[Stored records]
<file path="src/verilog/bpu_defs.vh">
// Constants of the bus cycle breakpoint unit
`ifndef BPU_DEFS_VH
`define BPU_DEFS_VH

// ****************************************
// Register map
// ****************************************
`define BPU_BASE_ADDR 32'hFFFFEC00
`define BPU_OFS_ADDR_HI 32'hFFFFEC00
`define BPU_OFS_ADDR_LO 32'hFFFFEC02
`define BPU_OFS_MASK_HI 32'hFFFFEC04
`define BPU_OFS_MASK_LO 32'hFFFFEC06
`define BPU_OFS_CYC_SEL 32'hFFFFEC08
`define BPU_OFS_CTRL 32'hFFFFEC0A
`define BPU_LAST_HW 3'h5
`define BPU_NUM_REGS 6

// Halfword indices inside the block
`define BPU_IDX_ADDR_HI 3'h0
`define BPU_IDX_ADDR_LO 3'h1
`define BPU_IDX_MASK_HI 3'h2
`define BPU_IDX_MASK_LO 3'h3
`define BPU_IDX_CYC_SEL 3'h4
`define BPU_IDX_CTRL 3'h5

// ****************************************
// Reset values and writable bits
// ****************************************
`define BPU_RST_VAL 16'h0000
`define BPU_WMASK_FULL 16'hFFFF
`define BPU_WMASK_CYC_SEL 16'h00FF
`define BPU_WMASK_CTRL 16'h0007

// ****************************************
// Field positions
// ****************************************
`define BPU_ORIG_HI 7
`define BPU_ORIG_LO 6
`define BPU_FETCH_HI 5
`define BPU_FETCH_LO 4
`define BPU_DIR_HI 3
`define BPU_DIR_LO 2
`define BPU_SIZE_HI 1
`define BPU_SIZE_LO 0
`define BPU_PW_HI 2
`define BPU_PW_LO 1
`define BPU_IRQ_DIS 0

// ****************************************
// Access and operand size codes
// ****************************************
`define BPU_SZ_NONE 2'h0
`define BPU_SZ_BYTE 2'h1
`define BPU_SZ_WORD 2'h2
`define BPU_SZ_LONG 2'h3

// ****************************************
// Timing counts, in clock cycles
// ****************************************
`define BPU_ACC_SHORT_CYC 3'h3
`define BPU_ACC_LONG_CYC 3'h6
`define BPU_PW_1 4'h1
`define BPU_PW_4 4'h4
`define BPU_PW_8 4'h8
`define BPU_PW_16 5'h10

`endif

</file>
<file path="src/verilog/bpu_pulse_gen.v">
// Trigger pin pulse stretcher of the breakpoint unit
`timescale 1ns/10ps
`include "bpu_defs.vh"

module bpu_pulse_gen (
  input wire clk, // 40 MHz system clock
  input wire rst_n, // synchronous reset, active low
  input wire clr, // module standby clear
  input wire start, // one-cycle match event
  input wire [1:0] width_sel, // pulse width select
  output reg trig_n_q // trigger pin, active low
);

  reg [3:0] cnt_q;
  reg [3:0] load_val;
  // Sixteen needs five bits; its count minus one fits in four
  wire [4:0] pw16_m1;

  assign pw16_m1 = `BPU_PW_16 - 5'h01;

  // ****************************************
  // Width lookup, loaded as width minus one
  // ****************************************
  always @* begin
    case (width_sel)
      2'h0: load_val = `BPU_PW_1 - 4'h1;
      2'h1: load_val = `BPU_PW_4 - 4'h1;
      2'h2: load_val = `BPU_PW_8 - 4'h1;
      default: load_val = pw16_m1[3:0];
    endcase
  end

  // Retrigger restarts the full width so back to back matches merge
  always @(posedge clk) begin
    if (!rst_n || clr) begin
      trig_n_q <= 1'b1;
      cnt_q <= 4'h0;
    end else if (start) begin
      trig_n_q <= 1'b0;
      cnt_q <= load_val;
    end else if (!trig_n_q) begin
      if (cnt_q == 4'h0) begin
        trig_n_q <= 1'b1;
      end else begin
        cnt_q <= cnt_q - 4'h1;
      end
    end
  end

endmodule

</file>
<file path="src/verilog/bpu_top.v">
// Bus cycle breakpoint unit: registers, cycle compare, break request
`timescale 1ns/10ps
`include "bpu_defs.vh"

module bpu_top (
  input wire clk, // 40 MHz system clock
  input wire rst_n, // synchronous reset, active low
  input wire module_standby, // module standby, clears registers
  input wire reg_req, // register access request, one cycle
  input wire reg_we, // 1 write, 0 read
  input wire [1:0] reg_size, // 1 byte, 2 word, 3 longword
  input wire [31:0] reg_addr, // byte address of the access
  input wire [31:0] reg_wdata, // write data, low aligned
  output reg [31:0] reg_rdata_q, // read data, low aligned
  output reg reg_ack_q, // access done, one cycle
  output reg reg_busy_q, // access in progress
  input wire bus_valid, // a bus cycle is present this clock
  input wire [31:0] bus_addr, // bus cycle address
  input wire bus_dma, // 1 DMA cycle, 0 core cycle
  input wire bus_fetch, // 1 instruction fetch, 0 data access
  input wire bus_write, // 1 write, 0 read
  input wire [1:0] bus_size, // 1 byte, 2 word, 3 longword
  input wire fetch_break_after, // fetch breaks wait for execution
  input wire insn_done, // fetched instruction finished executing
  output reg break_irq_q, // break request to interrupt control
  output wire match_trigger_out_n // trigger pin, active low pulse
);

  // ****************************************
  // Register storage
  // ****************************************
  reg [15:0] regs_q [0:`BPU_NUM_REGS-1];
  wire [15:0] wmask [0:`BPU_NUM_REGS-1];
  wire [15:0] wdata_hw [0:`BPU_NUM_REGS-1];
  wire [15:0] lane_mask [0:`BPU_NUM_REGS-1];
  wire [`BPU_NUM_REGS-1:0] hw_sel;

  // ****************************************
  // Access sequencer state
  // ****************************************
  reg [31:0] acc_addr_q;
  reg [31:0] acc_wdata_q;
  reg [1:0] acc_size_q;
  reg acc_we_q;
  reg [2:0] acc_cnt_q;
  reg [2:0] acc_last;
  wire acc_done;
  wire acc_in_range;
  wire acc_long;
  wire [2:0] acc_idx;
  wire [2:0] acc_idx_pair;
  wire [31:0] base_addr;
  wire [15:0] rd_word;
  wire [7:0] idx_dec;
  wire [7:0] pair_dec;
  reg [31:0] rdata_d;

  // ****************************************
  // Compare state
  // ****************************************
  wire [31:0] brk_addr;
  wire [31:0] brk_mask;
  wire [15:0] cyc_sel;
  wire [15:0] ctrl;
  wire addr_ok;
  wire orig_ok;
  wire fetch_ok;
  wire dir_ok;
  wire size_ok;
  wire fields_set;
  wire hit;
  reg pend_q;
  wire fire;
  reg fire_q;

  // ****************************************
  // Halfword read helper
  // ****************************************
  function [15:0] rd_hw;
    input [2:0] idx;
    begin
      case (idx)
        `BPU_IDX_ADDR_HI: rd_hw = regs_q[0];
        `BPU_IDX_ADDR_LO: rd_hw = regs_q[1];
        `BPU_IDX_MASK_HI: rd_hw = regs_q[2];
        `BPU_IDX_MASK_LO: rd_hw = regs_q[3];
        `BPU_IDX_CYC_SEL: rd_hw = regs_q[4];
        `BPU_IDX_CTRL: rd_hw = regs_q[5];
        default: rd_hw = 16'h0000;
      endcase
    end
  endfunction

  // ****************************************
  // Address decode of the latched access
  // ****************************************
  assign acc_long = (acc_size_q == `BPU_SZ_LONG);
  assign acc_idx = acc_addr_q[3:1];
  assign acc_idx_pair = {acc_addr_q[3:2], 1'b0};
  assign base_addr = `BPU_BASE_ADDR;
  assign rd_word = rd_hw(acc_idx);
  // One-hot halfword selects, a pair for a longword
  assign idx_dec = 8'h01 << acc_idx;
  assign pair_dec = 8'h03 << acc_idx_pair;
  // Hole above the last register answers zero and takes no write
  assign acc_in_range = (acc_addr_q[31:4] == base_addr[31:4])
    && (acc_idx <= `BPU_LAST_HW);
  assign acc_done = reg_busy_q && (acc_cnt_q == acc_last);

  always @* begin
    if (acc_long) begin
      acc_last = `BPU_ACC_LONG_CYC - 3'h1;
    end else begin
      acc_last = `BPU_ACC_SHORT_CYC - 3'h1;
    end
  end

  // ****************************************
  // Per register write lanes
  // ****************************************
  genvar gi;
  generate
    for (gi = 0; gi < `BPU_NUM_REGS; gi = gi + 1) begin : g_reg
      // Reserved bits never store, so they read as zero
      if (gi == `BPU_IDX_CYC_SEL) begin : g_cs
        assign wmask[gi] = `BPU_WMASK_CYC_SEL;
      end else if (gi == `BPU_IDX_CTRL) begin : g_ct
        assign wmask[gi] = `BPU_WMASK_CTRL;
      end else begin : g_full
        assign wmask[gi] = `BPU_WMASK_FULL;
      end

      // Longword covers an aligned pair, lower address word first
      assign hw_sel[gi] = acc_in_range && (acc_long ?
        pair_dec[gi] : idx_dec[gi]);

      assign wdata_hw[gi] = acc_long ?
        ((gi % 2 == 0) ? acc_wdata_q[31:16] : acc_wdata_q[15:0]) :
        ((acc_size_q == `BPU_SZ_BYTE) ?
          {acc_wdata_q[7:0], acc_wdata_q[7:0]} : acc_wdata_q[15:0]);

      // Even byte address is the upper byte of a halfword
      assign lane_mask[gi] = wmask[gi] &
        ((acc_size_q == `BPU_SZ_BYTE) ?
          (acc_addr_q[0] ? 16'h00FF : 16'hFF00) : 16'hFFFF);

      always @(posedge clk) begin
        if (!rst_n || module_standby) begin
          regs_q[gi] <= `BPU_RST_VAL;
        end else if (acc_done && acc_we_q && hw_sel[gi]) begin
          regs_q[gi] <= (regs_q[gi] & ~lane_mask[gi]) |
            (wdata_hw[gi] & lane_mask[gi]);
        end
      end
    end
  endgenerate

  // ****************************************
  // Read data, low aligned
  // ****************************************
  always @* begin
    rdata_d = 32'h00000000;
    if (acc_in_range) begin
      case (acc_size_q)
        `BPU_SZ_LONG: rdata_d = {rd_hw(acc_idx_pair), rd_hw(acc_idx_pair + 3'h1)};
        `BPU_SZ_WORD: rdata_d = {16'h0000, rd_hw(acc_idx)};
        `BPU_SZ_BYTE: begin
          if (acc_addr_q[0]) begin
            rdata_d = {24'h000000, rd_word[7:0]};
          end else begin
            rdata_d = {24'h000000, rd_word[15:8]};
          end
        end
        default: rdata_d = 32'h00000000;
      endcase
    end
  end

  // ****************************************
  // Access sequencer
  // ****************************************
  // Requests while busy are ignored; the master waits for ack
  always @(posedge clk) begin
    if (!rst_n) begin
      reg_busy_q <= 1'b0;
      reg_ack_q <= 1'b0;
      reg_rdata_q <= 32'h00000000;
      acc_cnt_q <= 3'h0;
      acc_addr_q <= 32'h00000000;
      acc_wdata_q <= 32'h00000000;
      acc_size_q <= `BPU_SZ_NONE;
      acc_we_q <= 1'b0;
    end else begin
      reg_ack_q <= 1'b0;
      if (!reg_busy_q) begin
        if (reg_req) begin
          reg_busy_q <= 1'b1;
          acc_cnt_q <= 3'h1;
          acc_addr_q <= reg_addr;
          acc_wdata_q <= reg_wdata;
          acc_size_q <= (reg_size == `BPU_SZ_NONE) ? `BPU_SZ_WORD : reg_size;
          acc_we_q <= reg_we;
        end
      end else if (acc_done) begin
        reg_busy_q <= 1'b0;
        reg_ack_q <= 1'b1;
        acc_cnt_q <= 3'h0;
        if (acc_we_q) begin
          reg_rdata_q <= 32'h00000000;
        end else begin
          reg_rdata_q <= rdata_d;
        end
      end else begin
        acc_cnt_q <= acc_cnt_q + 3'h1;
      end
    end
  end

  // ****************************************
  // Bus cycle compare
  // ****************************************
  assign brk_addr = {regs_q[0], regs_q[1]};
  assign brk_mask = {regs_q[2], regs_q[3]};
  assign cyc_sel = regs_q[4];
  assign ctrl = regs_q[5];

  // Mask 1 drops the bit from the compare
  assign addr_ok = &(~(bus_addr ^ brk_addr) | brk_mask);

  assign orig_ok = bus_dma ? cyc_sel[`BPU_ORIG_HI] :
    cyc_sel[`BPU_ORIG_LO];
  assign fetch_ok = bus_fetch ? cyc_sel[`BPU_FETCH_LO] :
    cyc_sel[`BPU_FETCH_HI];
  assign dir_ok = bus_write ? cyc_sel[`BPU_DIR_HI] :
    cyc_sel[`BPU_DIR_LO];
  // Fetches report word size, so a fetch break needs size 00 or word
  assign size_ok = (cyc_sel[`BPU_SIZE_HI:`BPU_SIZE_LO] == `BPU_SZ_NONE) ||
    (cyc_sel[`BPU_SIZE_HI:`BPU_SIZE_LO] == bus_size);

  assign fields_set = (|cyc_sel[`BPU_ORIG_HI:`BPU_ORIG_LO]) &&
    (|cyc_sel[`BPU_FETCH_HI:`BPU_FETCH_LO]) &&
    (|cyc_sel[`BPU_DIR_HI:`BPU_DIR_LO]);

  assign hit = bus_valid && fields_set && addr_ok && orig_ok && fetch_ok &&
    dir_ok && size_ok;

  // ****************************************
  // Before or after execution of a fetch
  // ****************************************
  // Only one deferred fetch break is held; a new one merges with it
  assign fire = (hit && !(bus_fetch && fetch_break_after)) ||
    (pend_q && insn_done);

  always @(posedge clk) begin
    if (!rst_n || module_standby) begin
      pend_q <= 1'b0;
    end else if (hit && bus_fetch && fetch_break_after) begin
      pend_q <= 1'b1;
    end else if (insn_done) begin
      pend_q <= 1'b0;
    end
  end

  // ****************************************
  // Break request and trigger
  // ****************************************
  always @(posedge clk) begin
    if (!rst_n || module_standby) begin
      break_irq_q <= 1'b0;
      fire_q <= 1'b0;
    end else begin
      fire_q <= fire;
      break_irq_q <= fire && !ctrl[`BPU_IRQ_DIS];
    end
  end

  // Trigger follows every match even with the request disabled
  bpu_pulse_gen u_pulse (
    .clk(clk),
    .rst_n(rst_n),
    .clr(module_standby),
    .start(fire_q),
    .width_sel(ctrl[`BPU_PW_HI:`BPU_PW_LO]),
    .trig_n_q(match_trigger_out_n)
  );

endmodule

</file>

Task goal >> Look through the entries above, and wherever a line holds the word "bits", copy it.

Solution for this problem >>
// Reset values and writable bits
  // Sixteen needs five bits; its count minus one fits in four
      // Reserved bits never store, so they read as zero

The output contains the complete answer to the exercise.